The walls have eyes: How Trump plans to supercharge border security with tech

Petra Molnar

In December 2024, president-elect Donald J. Trump was named Time’s Person of the Year. Immigration ran like a current through his interview for the magazine, and Trump reiterated his goals again: “Whatever it takes to get them out. I don't care. Honestly, whatever it takes to get them out... I won it in 2016 on the border, and I fixed the border, and it was really fixed, and they came in and they just dislodged everything that I did… I consider it an invasion of our country.”

Borders are both real and artificial. They are what historian Sheila McManus calls an “accumulation of terrible ideas,” created through colonialism, imperial fantasies, apartheid, and the daily practice of exclusion. Today, there are millions of people on the move because of conflict, instability, and climate change, as well as for economic reasons. But politicians and the media often talk about the people crossing borders—whether by force or by choice—in apocalyptic terms, as a “flood” or “wave” or, according to president-elect Trump, “rapists” or “vermin,” terms that are underscored by xenophobia and racism.

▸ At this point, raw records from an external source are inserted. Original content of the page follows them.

===== src/rtl/dtw_stream_core.sv =====
// Streaming DTW distance engine: loads a TLEN-sample template from word memory, then
// computes one saturating cost-matrix column per accepted query sample.

module dtw_stream_core #(
  parameter int unsigned SAMPLE_W  = 8,
  parameter int unsigned TLEN      = 32,
  parameter int unsigned TIDX_W    = 5,
  parameter int unsigned ACC_W     = 16,
  parameter int unsigned ADDR_W    = 10,
  parameter int unsigned DIST_MODE = 0
) (
  input  logic                clk_i,
  input  logic                rst_i,
  input  logic                load_i,
  input  logic [ADDR_W-1:0]   base_addr_i,
  output logic [ADDR_W-1:0]   addr_o,
  output logic                CS_o,
  input  logic [31:0]         data_i,
  input  logic [SAMPLE_W-1:0] Sin_i,
  input  logic                last_i,
  input  logic                valid_i,
  output logic                ready_o,
  output logic [ACC_W-1:0]    result_o,
  output logic [15:0]         rlen_o,
  output logic                result_valid_o,
  input  logic                result_ack_i,
  output logic                tpl_ok_o
);

  localparam int unsigned CNT_W  = TIDX_W + 1;
  localparam int unsigned SQ_W   = 2 * SAMPLE_W;
  localparam int unsigned EXT_W  = ((ACC_W > SQ_W) ? ACC_W : SQ_W) + 1;
  localparam int unsigned RLEN_W = 16;
  localparam logic [ACC_W-1:0]  ACC_MAX  = '1;
  localparam logic [RLEN_W-1:0] RLEN_MAX = '1;

  typedef enum logic [2:0] {
    S_IDLE,
    S_LOAD,
    S_WAIT,
    S_COL,
    S_DONE
  } state_e;

  state_e              state_q, state_d;
  logic [ADDR_W-1:0]   addr_q, addr_d;
  logic                cs_q, cs_d;
  logic [CNT_W-1:0]    cnt_q, cnt_d;
  logic                ready_q, ready_d;
  logic [ACC_W-1:0]    result_q, result_d;
  logic [RLEN_W-1:0]   rlen_q, rlen_d;
  logic                rvalid_q, rvalid_d;
  logic                tpl_ok_q, tpl_ok_d;
  logic [SAMPLE_W-1:0] sample_q, sample_d;
  logic                last_q, last_d;
  logic [TIDX_W-1:0]   i_q, i_d;
  logic [RLEN_W-1:0]   jcnt_q, jcnt_d;
  logic [ACC_W-1:0]    prev_q, prev_d;
  logic [ACC_W-1:0]    diag_q, diag_d;

  // Template and single column buffer are plain storage, never reset.
  logic [SAMPLE_W-1:0] tpl_q [TLEN];
  logic [ACC_W-1:0]    col_q [TLEN];

  logic [SAMPLE_W-1:0] t_c, diff_c;
  logic [EXT_W-1:0]    cost_ext_c;
  logic [ACC_W-1:0]    cost_c, up_c, pred_c, cell_c;
  logic [ACC_W:0]      sum_c;
  logic                first_col_c;
  logic                tpl_we_c;
  logic [TIDX_W-1:0]   tpl_widx_c;
  logic                hs_c, start_load_c;
  logic [RLEN_W-1:0]   jnext_c;
  logic                data_unused_c;

  // Upper memory word bits carry no template data.
  assign data_unused_c = ^data_i[31:SAMPLE_W];

  // One DTW cell: saturated local cost plus the cheapest allowed predecessor.
  always_comb begin : cell_datapath
    t_c    = tpl_q[i_q];
    up_c   = col_q[i_q];
    diff_c = (t_c >= sample_q) ? (t_c - sample_q) : (sample_q - t_c);
    if (DIST_MODE == 1) begin
      cost_ext_c = EXT_W'(SQ_W'(diff_c) * SQ_W'(diff_c));
    end else begin
      cost_ext_c = EXT_W'(diff_c);
    end
    cost_c      = (cost_ext_c > EXT_W'(ACC_MAX)) ? ACC_MAX : ACC_W'(cost_ext_c);
    first_col_c = (jcnt_q == '0);
    pred_c      = '0;
    if (i_q == '0) begin
      if (!first_col_c) pred_c = up_c;
    end else if (first_col_c) begin
      pred_c = prev_q;
    end else begin
      pred_c = prev_q;
      if (up_c < pred_c)   pred_c = up_c;
      if (diag_q < pred_c) pred_c = diag_q;
    end
    sum_c  = (ACC_W+1)'(cost_c) + (ACC_W+1)'(pred_c);
    cell_c = sum_c[ACC_W] ? ACC_MAX : sum_c[ACC_W-1:0];

    tpl_we_c   = (state_q == S_LOAD) && (cnt_q != '0);
    tpl_widx_c = TIDX_W'(cnt_q - CNT_W'(1));
  end

  // Next-state and registered-output logic.
  always_comb begin : fsm_next
    state_d  = state_q;
    addr_d   = addr_q;
    cs_d     = cs_q;
    cnt_d    = cnt_q;
    ready_d  = ready_q;
    result_d = result_q;
    rlen_d   = rlen_q;
    rvalid_d = rvalid_q;
    tpl_ok_d = tpl_ok_q;
    sample_d = sample_q;
    last_d   = last_q;
    i_d      = i_q;
    jcnt_d   = jcnt_q;
    prev_d   = prev_q;
    diag_d   = diag_q;

    hs_c         = (state_q == S_WAIT) && valid_i && ready_q;
    start_load_c = load_i && ((state_q == S_IDLE) || ((state_q == S_WAIT) && !hs_c));
    jnext_c      = (jcnt_q == RLEN_MAX) ? RLEN_MAX : (jcnt_q + RLEN_W'(1));

    unique case (state_q)
      S_IDLE: begin
        ready_d = 1'b0;
      end
      S_LOAD: begin
        // Issue one address per cycle; capture lags issue by one cycle.
        cnt_d = cnt_q + CNT_W'(1);
        if (cnt_q < CNT_W'(TLEN - 1)) begin
          addr_d = addr_q + ADDR_W'(1);
          cs_d   = 1'b1;
        end else begin
          cs_d = 1'b0;
        end
        if (cnt_q == CNT_W'(TLEN)) begin
          state_d  = S_WAIT;
          tpl_ok_d = 1'b1;
          ready_d  = 1'b1;
        end
      end
      S_WAIT: begin
        if (hs_c) begin
          sample_d = Sin_i;
          last_d   = last_i;
          ready_d  = 1'b0;
          i_d      = '0;
          state_d  = S_COL;
        end
      end
      S_COL: begin
        i_d    = i_q + TIDX_W'(1);
        prev_d = cell_c;
        diag_d = up_c;
        if (i_q == TIDX_W'(TLEN - 1)) begin
          i_d    = '0;
          jcnt_d = jnext_c;
          if (last_q) begin
            state_d  = S_DONE;
            result_d = cell_c;
            rlen_d   = jnext_c;
            rvalid_d = 1'b1;
          end else begin
            state_d = S_WAIT;
            ready_d = 1'b1;
          end
        end
      end
      S_DONE: begin
        if (result_ack_i) begin
          rvalid_d = 1'b0;
          jcnt_d   = '0;
          ready_d  = 1'b1;
          state_d  = S_WAIT;
        end
      end
      default: begin
        state_d = S_IDLE;
      end
    endcase

    if (start_load_c) begin
      state_d  = S_LOAD;
      addr_d   = base_addr_i;
      cs_d     = 1'b1;
      cnt_d    = '0;
      tpl_ok_d = 1'b0;
      ready_d  = 1'b0;
      jcnt_d   = '0;
    end
  end

  always_ff @(posedge clk_i or posedge rst_i) begin : ctrl_regs
    if (rst_i) begin
      state_q  <= S_IDLE;
      addr_q   <= '0;
      cs_q     <= 1'b0;
      cnt_q    <= '0;
      ready_q  <= 1'b0;
      result_q <= '0;
      rlen_q   <= '0;
      rvalid_q <= 1'b0;
      tpl_ok_q <= 1'b0;
      sample_q <= '0;
      last_q   <= 1'b0;
      i_q      <= '0;
      jcnt_q   <= '0;
      prev_q   <= '0;
      diag_q   <= '0;
    end else begin
      state_q  <= state_d;
      addr_q   <= addr_d;
      cs_q     <= cs_d;
      cnt_q    <= cnt_d;
      ready_q  <= ready_d;
      result_q <= result_d;
      rlen_q   <= rlen_d;
      rvalid_q <= rvalid_d;
      tpl_ok_q <= tpl_ok_d;
      sample_q <= sample_d;
      last_q   <= last_d;
      i_q      <= i_d;
      jcnt_q   <= jcnt_d;
      prev_q   <= prev_d;
      diag_q   <= diag_d;
    end
  end

  always_ff @(posedge clk_i) begin : storage
    if (tpl_we_c) tpl_q[tpl_widx_c] <= data_i[SAMPLE_W-1:0];
    if (state_q == S_COL) col_q[i_q] <= cell_c;
  end

  assign addr_o         = addr_q;
  assign CS_o           = cs_q;
  assign ready_o        = ready_q;
  assign result_o       = result_q;
  assign rlen_o         = rlen_q;
  assign result_valid_o = rvalid_q;
  assign tpl_ok_o       = tpl_ok_q;

endmodule
### src/rtl/inst_loader_pkg.sv
`default_nettype none
// ============================================================================
// Module   : inst_loader_pkg
// Brief    : Shared state encoding, word geometry and byte-insert helper.
// Revision : 1.0 - initial release
// ============================================================================
package inst_loader_pkg;

    localparam int BYTES_PER_WORD = 4;

    typedef logic [1:0] state_t;

    localparam state_t c_st_idle    = 2'd0;
    localparam state_t c_st_collect = 2'd1;
    localparam state_t c_st_write   = 2'd2;
    localparam state_t c_st_full    = 2'd3;

    localparam logic [1:0] c_last_byte = 2'(BYTES_PER_WORD - 1);

    // Byte 0 lands in [7:0], byte 3 in [31:24].
    function automatic logic [31:0] insert_byte(input logic [31:0] word,
                                                input logic [1:0]  idx,
                                                input logic [7:0]  data);
        logic [31:0] result;
        result = word;
        result[{idx, 3'b000} +: 8] = data;
        return result;
    endfunction

endpackage
`default_nettype wire

### src/rtl/inst_loader_btn_debounce.sv
`default_nettype none
// ============================================================================
// Module   : btn_debounce
// Brief    : 2-flop synchronizer, stability-count debouncer, rising-edge pulse.
// Revision : 1.0 - initial release
// ============================================================================
module btn_debounce #(
    parameter int DB_CYC = 16
) (
    input  logic clk,
    input  logic rst,
    input  logic btn_raw,
    output logic pulse
);

    localparam logic [15:0] c_cnt_max = 16'(DB_CYC - 1);

    logic        r_sync0;
    logic        r_sync1;
    logic        r_level;
    logic        r_level_d;
    logic [15:0] r_cnt;

    // r_cnt counts consecutive synchronized samples that disagree with the
    // debounced level; the DB_CYC-th such sample adopts the new level.
    always_ff @(posedge clk) begin
        if (rst) begin
            r_sync0   <= 1'b0;
            r_sync1   <= 1'b0;
            r_level   <= 1'b0;
            r_level_d <= 1'b0;
            r_cnt     <= '0;
        end else begin
            r_sync0   <= btn_raw;
            r_sync1   <= r_sync0;
            r_level_d <= r_level;
            if (r_sync1 == r_level) begin
                r_cnt <= '0;
            end else if (r_cnt == c_cnt_max) begin
                r_level <= r_sync1;
                r_cnt   <= '0;
            end else begin
                r_cnt <= r_cnt + 16'd1;
            end
        end
    end

    assign pulse = r_level & ~r_level_d;

endmodule
`default_nettype wire

### src/rtl/inst_loader.sv
`default_nettype none
// ============================================================================
// Module   : inst_loader
// Brief    : Assembles four switch bytes per button commit into 32-bit words
//            and writes them to consecutive instruction-memory addresses.
// Revision : 1.0 - initial release
// ============================================================================
module inst_loader
    import inst_loader_pkg::*;
#(
    parameter int ADDR_W = 6,
    parameter int DB_CYC = 16
) (
    input  logic              clk,
    input  logic              rst,
    input  logic [7:0]        sw,
    input  logic              btn,
    input  logic              load_en,
    output logic              mem_we,
    output logic [ADDR_W-1:0] mem_addr,
    output logic [31:0]       mem_wdata,
    output logic [1:0]        byte_idx,
    output logic [7:0]        led,
    output logic              full
);

    localparam logic [ADDR_W-1:0] c_addr_last = '1;

    logic              w_commit;
    logic [31:0]       w_word_next;

    state_t            r_state;
    logic [1:0]        r_byte_idx;
    logic [31:0]       r_word;
    logic [31:0]       r_wdata;
    logic [ADDR_W-1:0] r_addr;
    logic              r_we;
    logic              r_full;
    logic [7:0]        r_led;

    btn_debounce #(
        .DB_CYC (DB_CYC)
    ) u_btn_debounce (
        .clk     (clk),
        .rst     (rst),
        .btn_raw (btn),
        .pulse   (w_commit)
    );

    assign w_word_next = insert_byte(r_word, r_byte_idx, sw);

    always_ff @(posedge clk) begin
        if (rst) begin
            r_state    <= c_st_idle;
            r_byte_idx <= 2'd0;
            r_word     <= '0;
            r_wdata    <= '0;
            r_addr     <= '0;
            r_we       <= 1'b0;
            r_full     <= 1'b0;
            r_led      <= '0;
        end else begin
            r_we <= 1'b0;
            case (r_state)
                c_st_idle: begin
                    r_byte_idx <= 2'd0;
                    if (load_en) begin
                        r_state <= c_st_collect;
                    end
                end
                c_st_collect: begin
                    if (!load_en) begin
                        r_state    <= c_st_idle;
                        r_byte_idx <= 2'd0;
                        r_word     <= '0;
                    end else if (w_commit) begin
                        r_word <= w_word_next;
                        r_led  <= sw;
                        if (r_byte_idx == c_last_byte) begin
                            r_byte_idx <= 2'd0;
                            r_wdata    <= w_word_next;
                            r_we       <= 1'b1;
                            r_state    <= c_st_write;
                        end else begin
                            r_byte_idx <= r_byte_idx + 2'd1;
                        end
                    end
                end
                c_st_write: begin
                    // The write is already on the bus; only the exit is decided here.
                    if (r_addr == c_addr_last) begin
                        r_full  <= 1'b1;
                        r_state <= c_st_full;
                    end else begin
                        r_addr  <= r_addr + ADDR_W'(1);
                        r_state <= load_en ? c_st_collect : c_st_idle;
                    end
                end
                c_st_full: begin
                    r_full <= 1'b1;
                end
                default: begin
                    r_state <= c_st_idle;
                end
            endcase
        end
    end

    // Gate with rst so a reset landing on the write cycle never emits a strobe.
    assign mem_we    = r_we & ~rst;
    assign mem_addr  = r_addr;
    assign mem_wdata = r_wdata;
    assign byte_idx  = r_byte_idx;
    assign led       = r_led;
    assign full      = r_full;

endmodule
`default_nettype wire
`src/rtl/x_stack_mw.sv`:
```
// rtl/x_stack_mw.sv - attestation access monitor with registered MCU kill/reset
module x_stack_mw #(
    parameter logic [15:0]        SMEM_BASE     = 16'hA000,
    parameter logic [15:0]        SMEM_SIZE     = 16'h4000,
    parameter logic [15:0]        SDATA_BASE    = 16'h0400,
    parameter logic [15:0]        SDATA_SIZE    = 16'h0C00,
    parameter int                 NW            = 2,
    parameter logic [NW*16-1:0]   WIN_BASE      = {16'h0270, 16'h8000},
    parameter logic [NW*16-1:0]   WIN_SIZE      = {16'h0020, 16'h0020},
    parameter logic [NW-1:0]      WIN_LOCK      = 2'b10,
    parameter logic [15:0]        RESET_HANDLER = 16'hFFFE,
    parameter int                 HOLD_CYCLES   = 4,
    parameter int                 CNT_W         = 8
) (
    input  logic             clk,
    input  logic             rst_n,
    input  logic [15:0]      pc,
    input  logic [15:0]      data_addr,
    input  logic             r_en,
    input  logic             w_en,
    output logic             reset,
    output logic [2:0]       viol_cause,
    output logic [CNT_W-1:0] viol_count
);

    // Region bounds widened to 17 bits so a region ending at 16'hFFFF cannot wrap.
    localparam logic [16:0] SROM_LO  = {1'b0, SMEM_BASE};
    localparam logic [16:0] SROM_HI  = {1'b0, SMEM_BASE} + {1'b0, SMEM_SIZE} - 17'd2;
    localparam logic [16:0] SDATA_LO = {1'b0, SDATA_BASE};
    localparam logic [16:0] SDATA_HI = {1'b0, SDATA_BASE} + {1'b0, SDATA_SIZE} - 17'd1;

    localparam int             HCW       = (HOLD_CYCLES > 1) ? $clog2(HOLD_CYCLES) : 1;
    localparam logic [HCW-1:0] HOLD_LOAD = HCW'(HOLD_CYCLES - 1);

    typedef enum logic [1:0] {
        RUN     = 2'd0,
        HOLD    = 2'd1,
        WAIT    = 2'd2,
        ILLEGAL = 2'd3
    } state_t;

    state_t         state_q, state_d;
    logic [HCW-1:0] hold_q, hold_d;
    logic           capture;

    logic [16:0]    pc_x, addr_x;
    logic           in_srom, in_sdata;
    logic [NW-1:0]  in_win;
    logic           v0, v1, v2, any_v;

    assign pc_x     = {1'b0, pc};
    assign addr_x   = {1'b0, data_addr};
    assign in_srom  = (pc_x >= SROM_LO) && (pc_x <= SROM_HI);
    assign in_sdata = (addr_x >= SDATA_LO) && (addr_x <= SDATA_HI);

    for (genvar i = 0; i < NW; i++) begin : g_win
        localparam logic [16:0] LO = {1'b0, WIN_BASE[16*i +: 16]};
        localparam logic [16:0] HI = LO + {1'b0, WIN_SIZE[16*i +: 16]} - 17'd1;
        assign in_win[i] = (addr_x >= LO) && (addr_x <= HI);
    end

    // Untrusted secure-data access, trusted stray write, untrusted locked-window write.
    assign v0    = !in_srom && in_sdata && (r_en || w_en);
    assign v1    = in_srom && w_en && !in_sdata && !(|in_win);
    assign v2    = !in_srom && w_en && |(in_win & WIN_LOCK);
    assign any_v = v0 | v1 | v2;

    // Next-state logic: kill on violation, hold for the minimum time, release at the handler.
    always_comb begin
        state_d = state_q;
        hold_d  = hold_q;
        capture = 1'b0;
        case (state_q)
            RUN: begin
                if (any_v) begin
                    state_d = HOLD;
                    hold_d  = HOLD_LOAD;
                    capture = 1'b1;
                end
            end
            HOLD: begin
                if (hold_q == '0) begin
                    state_d = WAIT;
                end else begin
                    hold_d = hold_q - HCW'(1);
                end
            end
            WAIT: begin
                if ((pc == RESET_HANDLER) && !any_v) begin
                    state_d = RUN;
                end
            end
            default: begin
                // A corrupted state is treated as a kill, without touching the debug record.
                state_d = HOLD;
                hold_d  = HOLD_LOAD;
            end
        endcase
    end

    // State, hold counter, registered reset and the debug record.
    always_ff @(posedge clk or negedge rst_n) begin
        if (!rst_n) begin
            state_q    <= RUN;
            hold_q     <= '0;
            reset      <= 1'b0;
            viol_cause <= 3'b000;
            viol_count <= '0;
        end else begin
            state_q <= state_d;
            hold_q  <= hold_d;
            reset   <= (state_d != RUN);
            if (capture) begin
                viol_cause <= {v2, v1, v0};
                if (viol_count != {CNT_W{1'b1}}) begin
                    viol_count <= viol_count + CNT_W'(1);
                end
            end
        end
    end

endmodule

```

In recent years a technological frontier has emerged to control migration through tightening of borders and inland surveillance. Some of the control methods are old. Passports and physical border walls have always been used to separate and exclude people, but new technologies are making their way into immigration, deportation, and refugee processing, at a faster rate than ever before. Decisions such as whether to grant a visa or deport or detain someone, which would otherwise be made by administrative tribunals, immigration officers, or border agents, are now made by machines through algorithms. Enforcement agencies like Europe’s Frontex, for example, use predictive analytics, which call on large datasets to forecast human behavior, in this case to project where people may be crossing borders.